There are $n$ segments drawn on a plane; the $i$-th segment connects two points ($x_{i, 1}$, $y_{i, 1}$) and ($x_{i, 2}$, $y_{i, 2}$). Each segment is non-degenerate, and is either horizontal or vertical — formally, for every $i \in [1, n]$ either $x_{i, 1} = x_{i, 2}$ or $y_{i, 1} = y_{i, 2}$ (but only one of these conditions holds).
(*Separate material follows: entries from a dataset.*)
Background: an optimization exercise with open tools, aiming at small area. Do not read the settings as production practice.
RTL that was checked went through simulation tests only; none was proved equivalent to the original.
Power and IR drop assume default switching activity.

==> flow/design.v <==
package frame_ctrl_pkg;
    typedef logic [32-1:0] addr_t;
    typedef logic [7:0] byte_t;
    typedef logic [8*9-1:0] fm_word_t;
    typedef logic [8-1:0] buf_addr_t;
    typedef logic [7:0] frm_idx_t;
    typedef struct packed {
        logic [7:0] rsvd;
        addr_t saddr;
        logic [7:0] tag;
        logic dm_type;  
        logic [23-1:0] btt;
    } dm_cmd_t;
    typedef struct packed {
        logic en;
        buf_addr_t addr;
        fm_word_t data;
    } fm_wr_t;
    typedef enum logic [2:0] {IDLE, LOAD, CORE, SAVE, FINISH} seq_state_e;
    typedef enum logic [1:0] {STOP, CMD, XFER} eng_state_e;
endpackage
`timescale 1ns/1ps
module frame_ctrl_top (
    input  logic                                              clk,
    input  logic                                              rst_n,
    input  logic                                              start,
    input  frame_ctrl_pkg::frm_idx_t                          frm_index,
    input  frame_ctrl_pkg::addr_t                             dma_addr,
    output logic                                              mm2s_cmd_valid,
    input  logic                                              mm2s_cmd_ready,
    output logic [71:0]                                       mm2s_cmd,
    input  logic                                              s_tvalid,
    output logic                                              s_tready,
    input  frame_ctrl_pkg::byte_t                             s_tdata,
    input  logic                                              s_tlast,
    output logic                                              s2mm_cmd_valid,
    input  logic                                              s2mm_cmd_ready,
    output logic [71:0]                                       s2mm_cmd,
    output logic                                              m_tvalid,
    input  logic                                              m_tready,
    output frame_ctrl_pkg::byte_t                             m_tdata,
    output logic                                              m_tkeep,
    output logic                                              m_tlast,
    output logic                                              core_valid,
    input  logic                                              core_finish,
    output logic [3*(8+8*9+1)-1:0] fm_wr,
    output logic [4*8-1:0]                 fm_rd_addr,
    input  logic [4*8*9-1:0]           fm_dout,
    output logic                                              irq
);
    localparam logic [3:0] S_IDLE  = 4'd0;
    localparam logic [3:0] S_GO    = 4'd1;   
    localparam logic [3:0] S_LCMD  = 4'd2;
    localparam logic [3:0] S_LXFER = 4'd3;
    localparam logic [3:0] S_CV    = 4'd4;   
    localparam logic [3:0] S_CW    = 4'd5;
    localparam logic [3:0] S_SGO   = 4'd6;
    localparam logic [3:0] S_SCMD  = 4'd7;
    localparam logic [3:0] S_SXFER = 4'd8;
    localparam logic [3:0] S_SDONE = 4'd9;
    localparam logic [3:0] S_FIN   = 4'd10;  
    logic [3:0] st, st_nx;
    logic lx, sx, beat;
    logic [8:0] bv;
    logic [4:0] w;
    logic       bz;
    logic [31:0] da;
    logic [7:0]  fi;
    logic [15:0] ahi;
    logic [7:0] sl [0:2][0:7];
    assign lx = (st == S_LXFER);
    assign sx = (st == S_SXFER);
    assign bz = (bv == 9'd0);
    assign mm2s_cmd_valid = (st == S_LCMD);
    assign s_tready       = lx;
    assign core_valid     = (st == S_CV);
    assign s2mm_cmd_valid = (st == S_SCMD);
    assign irq            = (st == S_FIN);
    assign m_tvalid       = sx && !bz;
    assign beat = s_tvalid && lx;
    always_comb begin
        st_nx = st;
        case (st)
            S_IDLE:  if (start) st_nx = S_GO;
            S_GO:    st_nx = S_LCMD;
            S_LCMD:  if (mm2s_cmd_ready) st_nx = S_LXFER;
            S_LXFER: if (s_tvalid && s_tlast) st_nx = S_CV;
            S_CV,
            S_CW:    st_nx = core_finish ? S_SGO : S_CW;
            S_SGO:   st_nx = S_SCMD;
            S_SCMD:  if (s2mm_cmd_ready) st_nx = S_SXFER;
            S_SXFER: if (m_tvalid && m_tready && m_tlast) st_nx = S_SDONE;
            S_SDONE: st_nx = S_FIN;
            default: st_nx = S_IDLE;
        endcase
    end
    always_ff @(posedge clk or negedge rst_n) begin
        if (!rst_n) st <= S_IDLE;
        else        st <= st_nx;
    end
    always_ff @(posedge clk) begin
        if (st == S_GO) da <= dma_addr;
    end
    always_ff @(posedge clk) begin
        if (st == S_GO)      fi <= frm_index;
        else if (st == S_CV) fi <= 8'(17);
    end
    logic [15:0] ax, ay, az, cs, cc;
    logic [16:0] rc;
    always_comb begin
        ax = da[31:16];
        ay = {6'd0, fi, 2'b00};
        az = {7'd0, fi, 1'b0};
        cs = ax ^ ay ^ az;
        cc = {(ax[14:0] & ay[14:0]) | (ax[14:0] & az[14:0]) | (ay[14:0] & az[14:0]), 1'b0};
        rc[0] = 1'b0;
        for (int i = 0; i < 16; i++) begin
            ahi[i]  = cs[i] ^ cc[i] ^ rc[i];
            rc[i+1] = (cs[i] & cc[i]) | (cs[i] & rc[i]) | (cc[i] & rc[i]);
        end
    end
    assign mm2s_cmd = {8'h00, ahi, da[15:0], 8'h00, 1'b0, 23'(100)};
    assign s2mm_cmd = {8'h00, ahi, da[15:0], 8'h00, 1'b0, 23'(288)};
    always_ff @(posedge clk or negedge rst_n) begin
        if (!rst_n) begin
            bv <= '0;
            w  <= '0;
        end else if (lx) begin
            if (s_tvalid) begin
                if (s_tlast) begin
                    bv <= '0;
                    w  <= '0;
                end else if (w[2:1] == 2'd2) begin
                    w[2:1] <= 2'd0;
                    bv     <= bz ? 9'd1 : (bv[7] ? 9'd0 : {bv[7:0], 1'b0});
                    if (bv[7]) w[4:3] <= w[4:3] + 1'b1;
                end else begin
                    w[2:1] <= w[2:1] + 1'b1;
                end
            end
        end else if (bz) begin
            if (sx) bv <= 9'd1;
        end else if (m_tready) begin
            bv <= {bv[7:0], 1'b0};
            if (bv[8]) w <= w + 1'b1;
        end
    end
    logic [3:0] lcol;    
    logic [8:0] lslot;   
    always_comb begin
        for (int j = 0; j < 3; j++) lcol[j] = (w[2:1] == 2'(j));
        lcol[3] = 1'b0;
        lslot = {bv[7:0], bz};
    end
    for (genvar j = 0; j < 3; j++) begin : g_col
        for (genvar i = 0; i < 8; i++) begin : g_slot
            if (i < 6) begin : g_plain
                always_ff @(posedge clk) begin
                    if (beat && lcol[j] && lslot[i]) sl[j][i] <= s_tdata;
                end
            end else begin : g_clr
                always_ff @(posedge clk) begin
                    if (beat && lcol[j] && (lslot[i] || lslot[8]))
                        sl[j][i] <= lslot[8] ? 8'h00 : s_tdata;
                end
            end
        end
    end
    logic [7:0] low_byte, p6_0;
    assign low_byte = s_tlast ? 8'h00 : s_tdata;
    assign p6_0     = sl[0][6] | (s_tlast ? s_tdata : 8'h00);
    assign fm_wr[80]      = beat && ((lcol[0] && lslot[8]) || s_tlast);
    assign fm_wr[79:72]   = {6'd0, w[4:3]};
    assign fm_wr[71:0]    = {sl[0][0], sl[0][1], sl[0][2], sl[0][3], sl[0][4], sl[0][5],
                             p6_0, sl[0][7], low_byte};
    assign fm_wr[161]     = beat && ((lcol[1] && lslot[8]) || s_tlast);
    assign fm_wr[160:153] = {6'd0, w[4:3]};
    assign fm_wr[152:81]  = {sl[1][0], sl[1][1], sl[1][2], sl[1][3], sl[1][4], sl[1][5],
                             sl[1][6], sl[1][7], low_byte};
    assign fm_wr[242]     = beat && ((lcol[2] && lslot[8]) || s_tlast);
    assign fm_wr[241:234] = {6'd0, w[4:3]};
    assign fm_wr[233:162] = {sl[2][0], sl[2][1], sl[2][2], sl[2][3], sl[2][4], sl[2][5],
                             sl[2][6], sl[2][7], low_byte};
    assign m_tlast = bv[8] && (w == 5'd31);
    assign m_tkeep = 1'b1;
    logic [3:0] scol;
    always_comb begin
        for (int c = 0; c < 4; c++) scol[c] = (w[2:1] == 2'(c));
        m_tdata = '0;
        for (int c = 0; c < 4; c++)
            for (int i = 0; i < 9; i++)
                m_tdata = m_tdata | ({8{scol[c] & bv[i]}} & fm_dout[72*c + 8*(8-i) +: 8]);
    end
    assign fm_rd_addr = {4{5'd0, w[4:3], w[0]}};
endmodule
==> flow/config.mk <==
export PLATFORM = sky130hd
export DESIGN_NAME = frame_ctrl_top
export DESIGN_NICKNAME = frame_ctrl_top
export VERILOG_FILES = /design/flow/design.v
export SDC_FILE = /design/flow/constraint.sdc
export NUM_CORES = 4
export LEC_CHECK = 0
export CAP_MARGIN = 20
export CORE_AREA = 2 2 298 238
export DIE_AREA = 0 0 300 240
export SLEW_MARGIN = 20
==> flow/constraint.sdc <==
create_clock -name core_clock -period 6.0 [get_ports {clk}]
set_input_delay 1.2000 -clock core_clock [delete_from_list [all_inputs] [get_ports {clk}]]
set_output_delay 1.2000 -clock core_clock [all_outputs]
set_load 0.01 [all_outputs]
standard.sh (not shown) runs the stock make flow with config.mk's settings and CLKGATE_MAP_FILE= SYNTH_SCRIPT=/design/flow/synth_recipe.tcl, a recipe that flattens the netlist after the stock synthesis.
==> flow/flow/run.sh <==
#!/bin/bash
# The standard layout (standard.sh: ORFS synthesis to finish) with three
# layout choices changed:
#  - port buffers use the smallest buffer cell instead of ORFS's default pick
#  - the clock tree uses clkbuf_8 with clusters of at most 16 sinks and no
#    dummy loads
#  - tie cells are not duplicated per load
# standard.sh's own output (every ORFS step) goes to standard.log here; ORFS
# writes each tool's full log under orfs/logs/.
export BUFFER_PORTS_ARGS="-buffer_cell sky130_fd_sc_hd__buf_1"
export CTS_ARGS="-sink_clustering_enable -repair_clock_nets -dont_use_dummy_load -buf_list sky130_fd_sc_hd__clkbuf_8 -sink_clustering_size 16 -sink_clustering_max_diameter 50"
export SKIP_REPAIR_TIE_FANOUT=1
bash standard.sh > standard.log 2>&1
The first run produced a layout that fails on negative setup slack.
Next try:
--- a/flow/design.v
+++ b/flow/design.v
@@ -104,21 +104,14 @@
     always_ff @(posedge clk) begin
         if (st == S_GO)      fi <= frm_index;
         else if (st == S_CV) fi <= 8'(17);
     end
-    logic [15:0] ax, ay, az, cs, cc;
-    logic [16:0] rc;
+    logic [11:0] lo_sum;
+    logic [4:0]  hi_inc;
     always_comb begin
-        ax = da[31:16];
-        ay = {6'd0, fi, 2'b00};
-        az = {7'd0, fi, 1'b0};
-        cs = ax ^ ay ^ az;
-        cc = {(ax[14:0] & ay[14:0]) | (ax[14:0] & az[14:0]) | (ay[14:0] & az[14:0]), 1'b0};
-        rc[0] = 1'b0;
-        for (int i = 0; i < 16; i++) begin
-            ahi[i]  = cs[i] ^ cc[i] ^ rc[i];
-            rc[i+1] = (cs[i] & cc[i]) | (cs[i] & rc[i]) | (cc[i] & rc[i]);
-        end
+        lo_sum = {1'b0, da[26:16]} + {2'd0, fi, 2'b00} + {3'd0, fi, 1'b0};
+        hi_inc = da[31:27] + 1'b1;
+        ahi = {lo_sum[11] ? hi_inc : da[31:27], lo_sum[10:0]};
     end
     assign mm2s_cmd = {8'h00, ahi, da[15:0], 8'h00, 1'b0, 23'(100)};
     assign s2mm_cmd = {8'h00, ahi, da[15:0], 8'h00, 1'b0, 23'(288)};
     always_ff @(posedge clk or negedge rst_n) begin
@@ -183,13 +176,16 @@
                              sl[2][6], sl[2][7], low_byte};
     assign m_tlast = bv[8] && (w == 5'd31);
     assign m_tkeep = 1'b1;
     logic [3:0] scol;
+    logic [7:0] cbyte [0:3];
     always_comb begin
         for (int c = 0; c < 4; c++) scol[c] = (w[2:1] == 2'(c));
-        m_tdata = '0;
-        for (int c = 0; c < 4; c++)
+        for (int c = 0; c < 4; c++) begin
+            cbyte[c] = '0;
             for (int i = 0; i < 9; i++)
-                m_tdata = m_tdata | ({8{scol[c] & bv[i]}} & fm_dout[72*c + 8*(8-i) +: 8]);
+                cbyte[c] = cbyte[c] | ({8{bv[i]}} & fm_dout[72*c + 8*(8-i) +: 8]);
+        end
+        m_tdata = cbyte[w[2:1]];
     end
     assign fm_rd_addr = {4{5'd0, w[4:3], w[0]}};
 endmodule
Outcome: With this change the flow produced a clean layout; clock power decreases by 4.2%; setup slack improved by 2100 ps; die area stays the same; core utilization decreases by 0.59 points; synthesized area decreases by 1.3%; sequential power decreases by about 2%; cell count decreases by 1.9%; critical path depth decreases by 11.
The RTL of the first run of this note was laid out without a check of its function.

## port drivers added, routing unchanged
Ports are ideal in the flow. The routed layouts listed here were re-timed in OpenROAD. Step 1, drivers: a clkbuf_16 drives clk and a buf_2 each remaining input, both assumed. Step 2, shift: input delay + t, output delay - t, t = (earliest + latest rising clock arrival at the registers) / 2. This alone moves slack from input paths to output paths. Slacks: ideal / step 1 / step 2; pairs: ideal / step 1.
run | t (ns) | setup WS [ns] | latest minus earliest clock arrival (ns)
the first run | 0.625 | -0.565 / -0.622 / 0.003 | 0.146 / 0.146
the second run | 0.594 | 1.553 / 1.502 / 1.717 | 0.090 / 0.089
Only segments of different types may intersect: no pair of horizontal segments shares any common points, and no pair of vertical segments shares any common points.
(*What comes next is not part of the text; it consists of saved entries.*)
Context: an optimization exercise on an open-source flow, tuned for small area, a short achievable clock period and few clock cycles per item. The choices shown serve that exercise and are no tape-out recipe.

== main ==
==> flow/design.v <==
package dit_fft_8_pkg;
    localparam int W    = 16;    
    localparam int FRAC = 8;     
    localparam int TW   = 181;   
    localparam int IW   = 20;
    typedef logic signed [IW-1:0] work_t;
    typedef logic        [W-1:0]  sample_t;
    typedef enum logic [2:0] {IDLE, LOAD, S1, S2, S3, DONE} state_t;
    typedef enum logic [1:0] {TW_W0, TW_W1, TW_W2, TW_W3} tw_sel_t;
    function automatic logic [2:0] bit_rev(input logic [2:0] i);
        bit_rev = {i[0], i[1], i[2]};
    endfunction
    function automatic work_t sm_to_tc(input sample_t sm);
        work_t mag;
        mag = work_t'({{(IW-W+1){1'b0}}, sm[W-2:0]});
        sm_to_tc = sm[W-1] ? -mag : mag;
    endfunction
    function automatic sample_t tc_to_sm(input work_t v);
        logic [IW-1:0] mag;
        mag = v[IW-1] ? -v : v;
        if (|mag[IW-1:W-1])
            tc_to_sm = {v[IW-1], {(W-1){1'b1}}};
        else
            tc_to_sm = {v[IW-1], mag[W-2:0]};
    endfunction
endpackage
We say that four segments having indices $h_1$, $h_2$, $v_1$ and $v_2$ such that $h_1 < h_2$ and $v_1 < v_2$ form a rectangle if the following conditions hold:

• segments $h_1$ and $h_2$ are horizontal;
• segments $v_1$ and $v_2$ are vertical;
• segment $h_1$ intersects with segment $v_1$;
• segment $h_2$ intersects with segment $v_1$;
• segment $h_1$ intersects with segment $v_2$;
• segment $h_2$ intersects with segment $v_2$.

Please calculate the number of ways to choose four segments so they form a rectangle. Note that the conditions $h_1 < h_2$ and $v_1 < v_2$ should hold.